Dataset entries
=-=-=-=-=
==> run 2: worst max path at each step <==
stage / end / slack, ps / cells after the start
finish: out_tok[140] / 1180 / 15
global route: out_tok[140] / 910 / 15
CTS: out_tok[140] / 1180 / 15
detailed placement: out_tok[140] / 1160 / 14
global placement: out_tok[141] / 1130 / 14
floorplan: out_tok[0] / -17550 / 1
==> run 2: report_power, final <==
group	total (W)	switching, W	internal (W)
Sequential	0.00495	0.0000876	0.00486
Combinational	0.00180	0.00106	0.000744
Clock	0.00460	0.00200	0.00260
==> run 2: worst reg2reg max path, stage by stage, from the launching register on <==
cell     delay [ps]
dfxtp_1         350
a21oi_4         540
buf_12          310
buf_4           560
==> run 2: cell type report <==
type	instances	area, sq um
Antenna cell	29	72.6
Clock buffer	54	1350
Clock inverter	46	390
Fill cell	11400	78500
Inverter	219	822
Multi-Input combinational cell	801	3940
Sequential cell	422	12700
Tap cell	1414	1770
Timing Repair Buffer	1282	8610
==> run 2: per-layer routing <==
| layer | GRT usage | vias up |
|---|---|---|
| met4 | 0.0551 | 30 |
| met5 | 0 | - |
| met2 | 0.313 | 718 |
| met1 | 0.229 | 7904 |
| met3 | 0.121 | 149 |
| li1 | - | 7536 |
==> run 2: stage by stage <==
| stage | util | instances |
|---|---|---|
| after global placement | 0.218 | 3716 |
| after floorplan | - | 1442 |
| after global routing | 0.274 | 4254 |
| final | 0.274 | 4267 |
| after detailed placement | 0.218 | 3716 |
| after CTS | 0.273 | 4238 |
### src/rtl/tfcp_pkg.sv
`timescale 1ns / 1ps
// ----------------------------------------------------------------------------
// tfcp_pkg
// Shared types, constants and functions for the type A framing core.
// ----------------------------------------------------------------------------
package tfcp_pkg;

   localparam int MaxResults = 3;

   localparam logic [15:0] CrcPreset = 16'h6363;
   localparam logic [15:0] CrcPoly   = 16'h8408;

   localparam logic ActTransmit = 1'b0;
   localparam logic ActReceive  = 1'b1;

   localparam logic [1:0] VerdictNone   = 2'd0;
   localparam logic [1:0] VerdictGood   = 2'd1;
   localparam logic [1:0] VerdictParity = 2'd2;
   localparam logic [1:0] VerdictCrc    = 2'd3;

   localparam logic [1:0] CountSat = 2'd3;

   typedef struct packed {
      logic [8:0] symbol;
      logic       end_of_run;
      logic [1:0] verdict;
   } rsp_item_type;

   typedef struct packed {
      rsp_item_type [MaxResults-1:0] item;
      logic [1:0]                    count;
   } batch_type;

   function automatic logic [15:0] crc_update(input logic [15:0] crc, input logic [7:0] b);
      logic [15:0] c;
      c = crc ^ {8'h00, b};
      for (int k = 0; k < 8; k++) begin
         c = c[0] ? ((c >> 1) ^ CrcPoly) : (c >> 1);
      end
      return c;
   endfunction

   function automatic logic [8:0] with_odd(input logic [7:0] b);
      return {~^b, b};
   endfunction

endpackage

### src/rtl/tfcp_req_if.sv
`timescale 1ns / 1ps
// ----------------------------------------------------------------------------
// tfcp_req_if
// Input channel: one byte or 9-bit symbol per item.
// ----------------------------------------------------------------------------
interface tfcp_req_if;
   logic       valid;
   logic       ready;
   logic       action;
   logic [8:0] data;
   logic       last;

   modport source (output valid, output action, output data, output last, input ready);
   modport sink   (input valid, input action, input data, input last, output ready);
endinterface

### src/rtl/tfcp_rsp_if.sv
`timescale 1ns / 1ps
// ----------------------------------------------------------------------------
// tfcp_rsp_if
// Result channel: symbols, decoded bytes and frame verdicts.
// ----------------------------------------------------------------------------
interface tfcp_rsp_if;
   logic       valid;
   logic       ready;
   logic [8:0] symbol;
   logic       end_of_run;
   logic [1:0] verdict;

   modport source (output valid, output symbol, output end_of_run, output verdict,
                   input ready);
   modport sink   (input valid, input symbol, input end_of_run, input verdict,
                   output ready);
endinterface

### src/rtl/tfcp_frame_calc.sv
`timescale 1ns / 1ps
// ----------------------------------------------------------------------------
// tfcp_frame_calc
// Frame state (CRC, parity flag, byte count) and per-item result batch.
// ----------------------------------------------------------------------------
module tfcp_frame_calc (
   input  logic                clock,
   input  logic                reset,
   input  logic                load,
   input  logic                action,
   input  logic [8:0]          data,
   input  logic                last,
   output tfcp_pkg::batch_type batch
);

   logic [15:0] crc_ff, crc_in;
   logic        pfail_ff, pfail_in;
   logic [1:0]  count_ff, count_in;

   logic [7:0]  b;
   logic [15:0] crc_next;
   logic        pfail_next;
   logic [1:0]  count_next;
   logic [1:0]  verdict;

   assign b          = data[7:0];
   assign crc_next   = tfcp_pkg::crc_update(crc_ff, b);
   assign pfail_next = pfail_ff | ((action == tfcp_pkg::ActReceive) & ~(^data));
   assign count_next = (count_ff == tfcp_pkg::CountSat) ? count_ff : count_ff + 2'd1;

   always_comb begin
      priority if (pfail_next) begin
         verdict = tfcp_pkg::VerdictParity;
      end else if (count_next <= 2'd2 || crc_next != 16'h0000) begin
         verdict = tfcp_pkg::VerdictCrc;
      end else begin
         verdict = tfcp_pkg::VerdictGood;
      end
   end

   always_comb begin
      batch = '0;
      if (action == tfcp_pkg::ActTransmit) begin
         batch.item[0].symbol = tfcp_pkg::with_odd(b);
         if (last) begin
            batch.item[1].symbol     = tfcp_pkg::with_odd(crc_next[7:0]);
            batch.item[2].symbol     = tfcp_pkg::with_odd(crc_next[15:8]);
            batch.item[2].end_of_run = 1'b1;
            batch.count              = 2'd3;
         end else begin
            batch.item[0].end_of_run = 1'b1;
            batch.count              = 2'd1;
         end
      end else begin
         batch.item[0].symbol = {1'b0, b};
         if (last) begin
            batch.item[1].end_of_run = 1'b1;
            batch.item[1].verdict    = verdict;
            batch.count              = 2'd2;
         end else begin
            batch.item[0].end_of_run = 1'b1;
            batch.count              = 2'd1;
         end
      end
   end

   always_comb begin
      crc_in   = crc_ff;
      pfail_in = pfail_ff;
      count_in = count_ff;
      if (load) begin
         if (last) begin
            crc_in   = tfcp_pkg::CrcPreset;
            pfail_in = 1'b0;
            count_in = 2'd0;
         end else begin
            crc_in   = crc_next;
            pfail_in = pfail_next;
            count_in = count_next;
         end
      end
   end

   always_ff @(posedge clock) begin
      if (reset) begin
         crc_ff   <= tfcp_pkg::CrcPreset;
         pfail_ff <= 1'b0;
         count_ff <= 2'd0;
      end else begin
         crc_ff   <= crc_in;
         pfail_ff <= pfail_in;
         count_ff <= count_in;
      end
   end

endmodule

### src/rtl/tfcp_rsp_queue.sv
`timescale 1ns / 1ps
// ----------------------------------------------------------------------------
// tfcp_rsp_queue
// Result register holding one batch of up to three items, drained in order.
// ----------------------------------------------------------------------------
module tfcp_rsp_queue (
   input  logic                clock,
   input  logic                reset,
   input  logic                load,
   input  tfcp_pkg::batch_type batch,
   output logic                can_load,
   tfcp_rsp_if.source          rsp
);

   tfcp_pkg::rsp_item_type ent_ff [tfcp_pkg::MaxResults];
   tfcp_pkg::rsp_item_type ent_in [tfcp_pkg::MaxResults];
   logic [1:0] rem_ff, rem_in;
   logic [1:0] ptr_ff, ptr_in;
   logic       pop;

   assign rsp.valid      = (rem_ff != 2'd0);
   assign rsp.symbol     = ent_ff[ptr_ff].symbol;
   assign rsp.end_of_run = ent_ff[ptr_ff].end_of_run;
   assign rsp.verdict    = ent_ff[ptr_ff].verdict;

   assign pop      = rsp.valid & rsp.ready;
   assign can_load = (rem_ff == 2'd0) | ((rem_ff == 2'd1) & rsp.ready);

   always_comb begin
      ent_in = ent_ff;
      rem_in = rem_ff;
      ptr_in = ptr_ff;
      priority if (load) begin
         for (int i = 0; i < tfcp_pkg::MaxResults; i++) begin
            ent_in[i] = batch.item[i];
         end
         rem_in = batch.count;
         ptr_in = 2'd0;
      end else if (pop) begin
         rem_in = rem_ff - 2'd1;
         ptr_in = ptr_ff + 2'd1;
      end else begin
         rem_in = rem_ff;
         ptr_in = ptr_ff;
      end
   end

   always_ff @(posedge clock) begin
      ent_ff <= ent_in;
   end

   always_ff @(posedge clock) begin
      if (reset) begin
         rem_ff <= 2'd0;
         ptr_ff <= 2'd0;
      end else begin
         rem_ff <= rem_in;
         ptr_ff <= ptr_in;
      end
   end

endmodule

### src/rtl/typea_frame_crc_parity_core.sv
`timescale 1ns / 1ps
// ----------------------------------------------------------------------------
// typea_frame_crc_parity_core
// Type A byte framing: odd parity per byte and CRC_A over the frame.
//
// req_chan carries one item: action (0 transmit byte, 1 receive 9-bit
// symbol), data and last. rsp_chan returns the results of each item in
// order; end_of_run marks the final result of an item.
// Transmit byte: one symbol with odd parity; on last, two CRC symbols follow
// (low byte first). Receive symbol: the decoded byte; on last, a verdict
// item follows (parity error, CRC error or frame good).
// Path: an accepted item is held in the input register until the result
// register has room, then loaded as a batch that shows its first result.
// Throughput: one item per cycle while each item yields a single result
// and the receiver is ready; the three-item result register drains one
// result per ready cycle. A transmit last gives 3 results, a receive last 2.
// Reset clears the frame state (CRC preset, parity flag, byte count) and
// drops any held item or result. When the receiver stalls, the result
// register holds and the input register takes one more item, then
// req_chan.ready drops. Frame state restarts after every last item.
// ----------------------------------------------------------------------------
module typea_frame_crc_parity_core (
   input  logic        clock,
   input  logic        reset,
   tfcp_req_if.sink    req_chan,
   tfcp_rsp_if.source  rsp_chan
);

   logic       in_valid_ff, in_valid_in;
   logic       action_ff, action_in;
   logic [8:0] data_ff, data_in;
   logic       last_ff, last_in;
   logic       req_acc;
   logic       load;
   logic       can_load;

   tfcp_pkg::batch_type batch;

   assign load           = in_valid_ff & can_load;
   assign req_chan.ready = ~in_valid_ff | load;
   assign req_acc        = req_chan.valid & req_chan.ready;
   assign in_valid_in    = req_acc | (in_valid_ff & ~load);

   always_comb begin
      action_in = action_ff;
      data_in   = data_ff;
      last_in   = last_ff;
      if (req_acc) begin
         action_in = req_chan.action;
         data_in   = req_chan.data;
         last_in   = req_chan.last;
      end
   end

   always_ff @(posedge clock) begin
      action_ff <= action_in;
      data_ff   <= data_in;
      last_ff   <= last_in;
   end

   always_ff @(posedge clock) begin
      if (reset) begin
         in_valid_ff <= 1'b0;
      end else begin
         in_valid_ff <= in_valid_in;
      end
   end

   tfcp_frame_calc u_calc (
      .clock  (clock),
      .reset  (reset),
      .load   (load),
      .action (action_ff),
      .data   (data_ff),
      .last   (last_ff),
      .batch  (batch)
   );

   tfcp_rsp_queue u_queue (
      .clock    (clock),
      .reset    (reset),
      .load     (load),
      .batch    (batch),
      .can_load (can_load),
      .rsp      (rsp_chan)
   );

`ifndef SYNTH
   a_no_overwrite: assert property (@(posedge clock) disable iff (reset)
      (in_valid_ff && !load) |-> !req_acc)
      else $error("input register overwritten while held");

   a_load_shows: assert property (@(posedge clock) disable iff (reset)
      load |=> rsp_chan.valid)
      else $error("loaded batch not presented");

   a_verdict_ends: assert property (@(posedge clock) disable iff (reset)
      (rsp_chan.valid && rsp_chan.verdict != tfcp_pkg::VerdictNone)
         |-> (rsp_chan.end_of_run && rsp_chan.symbol == 9'h000))
      else $error("verdict item not final or has a symbol");

   a_load_room: assert property (@(posedge clock) disable iff (reset)
      (load && rsp_chan.valid) |-> rsp_chan.ready)
      else $error("batch loaded over a pending result");
`endif

endmodule

### src/flat_wrapper.sv
// flat-port wrapper written by rule: the top's interface ports become plain ports
module typea_frame_crc_parity_core_flat 
  (clock, reset, req_chan_valid, req_chan_action, req_chan_data, req_chan_last, req_chan_ready, rsp_chan_valid, rsp_chan_symbol, rsp_chan_end_of_run, rsp_chan_verdict, rsp_chan_ready);
  tfcp_req_if req_chan_i ();
  tfcp_rsp_if rsp_chan_i ();
  input  logic clock;
  input  logic reset;
  input wire logic [$bits(req_chan_i.valid)-1:0] req_chan_valid;
  input wire logic [$bits(req_chan_i.action)-1:0] req_chan_action;
  input wire logic [$bits(req_chan_i.data)-1:0] req_chan_data;
  input wire logic [$bits(req_chan_i.last)-1:0] req_chan_last;
  output wire logic [$bits(req_chan_i.ready)-1:0] req_chan_ready;
  output wire logic [$bits(rsp_chan_i.valid)-1:0] rsp_chan_valid;
  output wire logic [$bits(rsp_chan_i.symbol)-1:0] rsp_chan_symbol;
  output wire logic [$bits(rsp_chan_i.end_of_run)-1:0] rsp_chan_end_of_run;
  output wire logic [$bits(rsp_chan_i.verdict)-1:0] rsp_chan_verdict;
  input wire logic [$bits(rsp_chan_i.ready)-1:0] rsp_chan_ready;
  assign req_chan_i.valid = req_chan_valid;
  assign req_chan_i.action = req_chan_action;
  assign req_chan_i.data = req_chan_data;
  assign req_chan_i.last = req_chan_last;
  assign req_chan_ready = req_chan_i.ready;
  assign rsp_chan_valid = rsp_chan_i.valid;
  assign rsp_chan_symbol = rsp_chan_i.symbol;
  assign rsp_chan_end_of_run = rsp_chan_i.end_of_run;
  assign rsp_chan_verdict = rsp_chan_i.verdict;
  assign rsp_chan_i.ready = rsp_chan_ready;
  typea_frame_crc_parity_core u_core (.clock(clock), .reset(reset), .req_chan(req_chan_i), .rsp_chan(rsp_chan_i));
endmodule
### config.mk
export PLATFORM = sky130hd
export DESIGN_NAME = typea_frame_crc_parity_core_flat
export DESIGN_NICKNAME = d
export VERILOG_FILES = /design/src/rtl/tfcp_pkg.sv /design/src/rtl/tfcp_req_if.sv /design/src/rtl/tfcp_rsp_if.sv /design/src/rtl/tfcp_frame_calc.sv /design/src/rtl/tfcp_rsp_queue.sv /design/src/rtl/typea_frame_crc_parity_core.sv /design/src/flat_wrapper.sv
export SDC_FILE = /design/constraint.sdc
export NUM_CORES = 1
export LEC_CHECK = 0
export BUFFER_PORTS_ARGS = -buffer_cell sky130_fd_sc_hd__buf_2
export CORE_UTILIZATION = 56
export CTS_BUF_LIST = sky130_fd_sc_hd__clkbuf_4 sky130_fd_sc_hd__clkbuf_8
export DETAILED_ROUTE_END_ITERATION = 10
export PLACE_DENSITY = 0.76
export RECOVER_POWER = 100
export SLEW_MARGIN = 25
export SYNTH_ARGS = -nofsm -noshare
export SYNTH_HDL_FRONTEND = slang
export SYNTH_SLANG_ARGS = --single-unit
### constraint.sdc
create_clock -name clock -period 3.1 [get_ports clock]
set_input_delay 0.465 -clock clock [delete_from_list [all_inputs] [get_ports clock]]
set_output_delay 0.465 -clock clock [all_outputs]
set_load 0.02 [all_outputs]
## Word-level counts from Yosys, hierarchy flattened

Cells that the tools add are included.

| operators by class | value |
|---|---|
| $add $sub $neg | 3 |
| bitwise logic cells | 25 |
| eq/ne operators | 2 |
| reduce and logical (&&, ||, !) cells | 13 |
| order comparisons | 2 |
| muxes and demuxes | 25 |

Operator list:

| kind | number |
|---|---|
| 16-bit two-way mux | 9 |
| 2-bit inverter with 3-bit output | 9 |
| 12-bit binary-select mux with 2-bit select | 1 |
| 12-bit two-way mux | 2 |
| 8-bit XNOR reduction | 3 |
| 2-bit two-way mux | 9 |
| 16-bit nonzero test | 1 |
| 16-bit by 8-bit XOR with 16-bit output | 1 |
| 9-bit XOR reduction | 1 |
| 1-bit bitwise AND | 6 |
| 1-bit inverter | 5 |
| 2-bit by 1-bit adder with 2-bit output (second input constant) | 2 |
| 1-bit OR | 4 |
| 2-bit nonzero test | 2 |
| 2-bit OR reduction | 2 |
| 3-bit greater-or-equal comparator (second input constant) | 1 |
| 1-bit two-way mux | 3 |
| 3-bit two-way mux | 1 |
| 3-bit OR reduction | 1 |
| 2-bit by 1-bit == test with 1-bit output (second input constant) | 1 |
| 2-bit == test (second input constant) | 1 |
| 2-bit <= comparator (second input constant) | 1 |
| 2-bit zero test | 1 |
| 2-bit AND reduction | 1 |
| other kinds (2) | 2 |

| storage, ports and cells | value |
|---|---|
| bits of input ports | 15 |
| word-level logic and storage cells | 88 |
| output and inout bits | 14 |
| register bits | 67 |

## Depth between registers and ports, before layout

Gate-level depths: netlist of the first run.

| depth | value |
|---|---|
| word-level depth | 22 |
| gate-level depth with buffers | 8 |
| mapped depth without buffers | 7 |

## By module

From an unflattened synthesis of the first run, not the netlist that was laid out.

| second synthesis, totals | value |
|---|---|
| cells, all modules | 286 |
| area, all modules | 3,400.8 um^2 |

By module, submodules not included:

| module | area each (um^2) | cells each | times used | seq. area each (um^2) |
|---|---|---|---|---|
| tfcp_rsp_queue | 1,564.0 | 103 | 1 | 1,161.1 |
| tfcp_frame_calc | 1,443.9 | 166 | 1 | 380.4 |
| typea_frame_crc_parity_core | 392.9 | 17 | 1 | 350.3 |

## Worst setup path before layout of the first run

OpenSTA, ideal clock, no wires.

| path | value |
|---|---|
| path kind | register -> register |
| from | register u_core.data_ff[1] |
| to | register u_core.u_queue.ent_ff[23] in the netlist's numbering (data pin) |
| setup time | 264 ps |
| path slack | 974 ps |
| data required time | 2,836 ps |
| cell stages (with the launch flop) | 8 |
| buffers on the path | 0 |
| clock period less this slack | 2,126 ps |
| arrival | 1,862 ps |
| cells stage by stage | edfxtp_1 > xnor2_1 > xnor2_1 > xor2_1 > ha_1 > xnor2_1 > xnor2_1 > nor2_1 |

| between the ends | value |
|---|---|
| word-level cells in the longest chain between the ends | 10 |

RTL lines:

| element | RTL line | RTL |
|---|---|---|
| start, declared | typea_frame_crc_parity_core.sv:31 | `logic [8:0] data_ff, data_in;` |
| start signal, assigned | typea_frame_crc_parity_core.sv:57 | `data_ff <= data_in;` |
| 16-bit by 8-bit XOR with 16-bit output | tfcp_pkg.sv:36 | `c = crc ^ {8'h00, b};` |
| 16-bit two-way mux (8 in series) | tfcp_pkg.sv:38 | `c = c[0] ? ((c >> 1) ^ CrcPoly) : (c >> 1);` |
| 8-bit XNOR reduction | tfcp_pkg.sv:44 | `return {~^b, b};` |
| end signal, assigned | tfcp_rsp_queue.sv:49 | `ent_ff <= ent_in;` |
| end, declared | tfcp_rsp_queue.sv:15 | `tfcp_pkg::rsp_item_type ent_ff [tfcp_pkg::MaxResults];` |

No other way between the ends.
A chain may end at the register's enable or synchronous reset.

## Worst setup path in the final report of the first run

Same ends and word-level chain as after synthesis.

==> results of run 1 <==
-- where the power goes --
group / internal [W] / total (W) / switching [W] / leakage, nW
Sequential: 0.00110 / 0.00117 / 0.0000663 / 0.606
Clock: 0.000309 / 0.000615 / 0.000306 / 0.0895
Combinational: 0.000372 / 0.000923 / 0.000551 / 0.538
-- cells in the mapped netlist, types with 2 or more instances --
library cell,n,area (um^2)
nand2_1,27,101.4
a22oi_1,2,15.01
buf_4,3,22.52
nor3_1,6,30.03
buf_2,3,15.01
and3b_1,2,17.52
o211ai_1,9,67.56
xor2_1,13,113.9
nand4_1,2,12.51
and2_1,2,12.51
edfxtp_1,43,1291
xnor2_2,3,48.80
nand2b_1,4,25.02
xnor2_1,24,210.2
inv_1,8,30.03
dfxtp_1,24,480.5
clkbuf_1,6,22.52
mux2i_1,10,100.1
nor2_1,26,97.59
ha_1,8,100.1
o21ai_0,10,50.05
a21oi_1,11,55.05
nor2b_1,4,25.02
-- registers in the layout (all words and copies together), names as in the netlist --
signal,cells
u_core.u_calc.count_ff,2
u_core.u_queue.ptr_ff,2
u_core.u_calc.crc_ff,16
u_core.in_valid_ff,1
u_core.last_ff,1
u_core.u_queue.rem_ff,2
u_core.data_ff,9
u_core.action_ff,1
u_core.u_calc.pfail_ff,1
u_core.u_queue.ent_ff,32
-- worst paths after layout --
| path | start | end | slack (ns) | cells after the start |
|---|---|---|---|---|
| worst max register to register | u_core.data_ff[1]$_DFFE_PP_ | u_core.u_queue.ent_ff[23]$_SDFFCE_PP0P_ | 0.45 | 7 |
| worst min-delay path | req_chan_action | u_core.action_ff$_DFFE_PP_ | 0.31 | 1 |
| worst min register to register | u_core.u_calc.crc_ff[3]$_SDFFE_PP0P_ | u_core.u_calc.crc_ff[3]$_SDFFE_PP0P_ | 0.47 | 2 |
| worst max-delay path | u_core.data_ff[1]$_DFFE_PP_ | u_core.u_queue.ent_ff[23]$_SDFFCE_PP0P_ | 0.45 | 7 |
-- per-layer routing --
layer,GRT usage,routed length (um),vias up
met2,0.3343,2581,59
met4,0.1111,97,0
met3,0.06349,281,8
met5,0,0,-
li1,-,-,959
met1,0.3000,2724,926
-- area by class of cell --
class,count,area [um^2]
Clock buffer,12,146.4
Fill cell,429,1823
Tap cell,70,87.58
Inverter,9,33.78
Timing Repair Buffer,32,150.1
Sequential cell,67,1772
Multi-Input combinational cell,173,1142
Clock inverter,4,17.52
-- placed cells by master (no fill, tap or decap) --
cell / instances
buf_2: 14
nor2_1: 26
clkbuf_1: 14
o21ai_0: 10
nor2b_1: 4
buf_4: 3
edfxtp_1: 43
clkinv_1: 2
nand3_1: 1
xnor3_1: 1
nand2b_2: 1
a31oi_1: 1
clkbuf_2: 1
clkinv_2: 2
xnor2_1: 27
nor3_1: 6
a211oi_1: 1
mux2i_1: 10
o211ai_1: 9
a21boi_0: 1
dfxtp_1: 24
nand2_1: 27
clkbuf_4: 3
or3_1: 1
inv_1: 9
xor2_1: 13
and3b_1: 2
a22oi_1: 2
nand2b_1: 4
nand4_1: 2
a21oi_1: 12
clkbuf_8: 9
nand3b_1: 1
and2_0: 2
and3_1: 1
ha_1: 8
-- logic make-up (layout without fill, tap and decap cells) --
logic type	count (synthesis)	count (layout)
AND/OR/NAND/NOR	78	78
multiplexers	10	10
AO/OA/AOI/OAI	36	36
XOR/XNOR	41	41
buffers and inverters	21	57
flip-flops	67	67
adder cells (fa/ha/maj)	8	8
-- worst max-delay path: stages, from the launching register on --
cell	delay, ns
edfxtp_1	0.43
xnor2_1	0.20
xnor2_1	0.58
xor2_1	0.38
ha_1	0.32
xnor2_1	0.24
xnor2_1	0.17
nor2_1	0.06
-- stage by stage --
stage	hold slack (ns)	util	power, W	area [um^2]
global placement	0.4547	0.6248	0.002079	3232
finish	0.3057	0.6476	0.002707	3349
CTS	0.2900	0.6565	0.002726	3396
floorplan	0.4423	-	0.001895	3034
detailed placement	0.4622	0.6248	0.002115	3232
global route	0.2872	0.6476	0.002851	3349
=-=-=-=-=
TASK OBJECTIVE => From the entries, copy every line in which the word "internal" occurs.

SOLUTION FOR THIS TASK =>
group	total (W)	switching, W	internal (W)
group / internal [W] / total (W) / switching [W] / leakage, nW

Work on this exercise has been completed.